The attack happened just five minutes after the team crossed the border into Cabinda, which is separated from the main part of Angola by the Congo River and a stretch of territory of the Democratic Republic of Congo.

Rodrigues Mingas, a Cabinda official, said: “The Confederation of African Football had been warned several times the territory was at war. CAF had documents explaining this but they did not heed the warnings. The CAF must take responsibility.”

The driver of the bus died in the initial attack, while the team’s assistant coach Amalete Abalo and press officer Stanislas Ocloo died from their wounds yesterday. Goalkeeper Kodjovi Obilale, who was shot in the back, was flown to Johannesburg for emergency treatment. Three other Togo officials were wounded.

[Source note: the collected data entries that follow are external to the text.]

[src/rtl/issue_replay_buffer_pkg.sv]
// Shared ID-stage types for the issue/replay buffer: the ID/EX packet,
// forwarding-select encoding, the NOP packet constant and small helpers.
`ifndef ISSUE_REPLAY_BUFFER_PKG_SV
`define ISSUE_REPLAY_BUFFER_PKG_SV

package issue_replay_buffer_pkg;

    // Issue width; fixed because rollback is encoded as 0..WAYS in 2 bits.
    localparam int WAYS           = 3;
    localparam int RB_W           = 2;
    localparam int DEFAULT_PERF_W = 32;

    // Operand source chosen by the hazard-detection unit.
    typedef enum logic [1:0] {
        RS_REGFILE = 2'd0,
        RS_EX_FWD  = 2'd1,
        RS_MEM_FWD = 2'd2,
        RS_WB_FWD  = 2'd3
    } RS_SELECT;

    typedef struct packed {
        logic        valid;
        logic [31:0] pc;
        logic [31:0] inst;
        logic [4:0]  rd;
        RS_SELECT    rs1_select;
        RS_SELECT    rs2_select;
    } ID_EX_PACKET;

    // Bubble: invalid way carrying a canonical addi x0,x0,0 encoding.
    localparam ID_EX_PACKET NOP_ID_EX_PACKET = '{
        valid:      1'b0,
        pc:         32'h0000_0000,
        inst:       32'h0000_0013,
        rd:         5'd0,
        rs1_select: RS_REGFILE,
        rs2_select: RS_REGFILE
    };

    // True when at least one way of a bundle holds a real instruction.
    function automatic logic any_valid(input ID_EX_PACKET bundle [WAYS]);
        logic found;
        found = 1'b0;
        for (int i = 0; i < WAYS; i++) begin
            found = found | bundle[i].valid;
        end
        return found;
    endfunction

endpackage

`endif

[src/rtl/issue_replay_buffer_shifter.sv]
// Combinational way selector: masks the annotated bundle down to the ways
// that may issue this cycle and packs the rolled-back ways into the lowest
// slots so they replay next cycle in their original order.
`ifndef ISSUE_REPLAY_BUFFER_SHIFTER_SV
`define ISSUE_REPLAY_BUFFER_SHIFTER_SV

module bundle_shifter
    import issue_replay_buffer_pkg::*;
(
    input  ID_EX_PACKET      det_bundle   [WAYS],
    input  ID_EX_PACKET      cur_bundle   [WAYS],
    input  logic [RB_W-1:0]  rollback,
    output ID_EX_PACKET      issue_bundle [WAYS],
    output ID_EX_PACKET      rem_bundle   [WAYS]
);

    // Issue the oldest WAYS-rollback ways; shift the youngest rollback ways down.
    always_comb begin
        // NOTE: every output gets a default first so no branch of the case
        // leaves one unassigned and infers a latch.
        for (int i = 0; i < WAYS; i++) begin
            issue_bundle[i] = NOP_ID_EX_PACKET;
            rem_bundle[i]   = NOP_ID_EX_PACKET;
        end
        case (rollback)
            2'd0: begin
                for (int i = 0; i < WAYS; i++) begin
                    issue_bundle[i] = det_bundle[i];
                end
            end
            2'd1: begin
                issue_bundle[0] = det_bundle[0];
                issue_bundle[1] = det_bundle[1];
                rem_bundle[0]   = cur_bundle[2];
            end
            2'd2: begin
                issue_bundle[0] = det_bundle[0];
                rem_bundle[0]   = cur_bundle[1];
                rem_bundle[1]   = cur_bundle[2];
            end
            default: begin
                // Full stall: nothing issues, the whole bundle is retained.
                for (int i = 0; i < WAYS; i++) begin
                    rem_bundle[i] = cur_bundle[i];
                end
            end
        endcase
    end

endmodule

`endif

[src/rtl/issue_replay_buffer.sv]
// Holds the decoded 3-way bundle in ID, issues the ways the hazard unit
// allows, replays the rolled-back remainder and back-pressures decode until
// the bundle has fully drained. Also counts replay cycles for perf.
`ifndef ISSUE_REPLAY_BUFFER_SV
`define ISSUE_REPLAY_BUFFER_SV

module issue_replay_buffer
    import issue_replay_buffer_pkg::*;
#(
    parameter int PERF_W = DEFAULT_PERF_W
) (
    input  logic              clock,
    input  logic              reset,
    input  ID_EX_PACKET       dec_packet   [WAYS],
    input  logic              dec_valid,
    output logic              dec_ready,
    input  logic              squash,
    output ID_EX_PACKET       cur_packet   [WAYS],
    input  ID_EX_PACKET       det_packet   [WAYS],
    input  logic [RB_W-1:0]   rollback,
    output ID_EX_PACKET       issue_packet [WAYS],
    output logic [PERF_W-1:0] replay_cycles
);

    ID_EX_PACKET cur_q [WAYS];
    ID_EX_PACKET rem   [WAYS];

    bundle_shifter u_shifter (
        .det_bundle   (det_packet),
        .cur_bundle   (cur_q),
        .rollback     (rollback),
        .issue_bundle (issue_packet),
        .rem_bundle   (rem)
    );

    assign cur_packet = cur_q;

    // Accept a new bundle only once nothing valid is left to replay.
    assign dec_ready = !squash && !any_valid(rem);

    // Bundle register and replay counter; reset > squash > accept > drain > replay.
    always_ff @(posedge clock) begin
        // NOTE: non-blocking assignments so every update here sees the
        // pre-edge values of cur_q and replay_cycles.
        if (reset) begin
            for (int i = 0; i < WAYS; i++) begin
                cur_q[i] <= NOP_ID_EX_PACKET;
            end
            replay_cycles <= '0;
        end else begin
            if (squash) begin
                for (int i = 0; i < WAYS; i++) begin
                    cur_q[i] <= NOP_ID_EX_PACKET;
                end
            end else if (dec_ready && dec_valid) begin
                cur_q <= dec_packet;
            end else if (dec_ready) begin
                for (int i = 0; i < WAYS; i++) begin
                    cur_q[i] <= NOP_ID_EX_PACKET;
                end
            end else begin
                cur_q <= rem;
            end

            if (!squash && (rollback != '0) && any_valid(cur_q)) begin
                replay_cycles <= replay_cycles + PERF_W'(1);
            end
        end
    end

endmodule

`endif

It happened less than 48 hours before the start of the African Nations Cup, the continent’s most popular sporting event, and raised fresh fears over security and safety for when neighbouring South Africa hosts the World Cup, the first African nation to hold the world’s biggest single sport event.

A shaken Togo captain, Emmanuel Adebayor of Manchester City, who escaped the attack unharmed, said his team had no choice but to quit the African Nations Cup. Togo were scheduled to play three games in Cabinda City in a stadium built for the tournament.

“Our players have seen death and want to go back to their families,” said Adebayor. “I was one of those who carried the injured players into the hospital. All the players, everyone, was crying, calling their mums, crying on the phone, saying their last words because they thought they’d be dead.” Aston Villa’s Togolese midfielder Moustapha Salifou said: “Our security people saved us. They were in two cars, about 10 of them in total, and they returned fire. The shooting lasted for half an hour and I could hear the bullets whistling past me. It was like a movie.”

A crisis meeting was in session last night in the Angolan capital Luanda between local officials and the Confederation of African Football over tournament security.

Former Togo coach Otto Pfister, of Germany, said the assault would cast a shadow over the World Cup. “This is a real blow for Africa. It will obviously be linked directly with the World Cup now,” he said. “And it will give the critics a boost.”

South Africa has spent more than £1billion on new stadiums and infrastructure for the World Cup. Many tickets have still to be sold for the tournament, which begins in June, and it is is feared Friday’s attack might persuade fans not to travel to the tournament.

The attack was carried out by the separatist group FLEC (Front for the Liberation of the State of Cabinda). Cabinda is about half the area of Northern Ireland. Its people, ethnically and linguistically distinct from the people of “mainland” Angola, opposed their incorporation in 1956 into Angola by both territories’ former Portuguese colonial rulers.

FLEC began fighting the Portuguese in 1963 and, when Angola became independent in 1975, continued fighting the country’s new Marxist-Leninist MPLA (Popular Movement for the Liberation of Angola) government.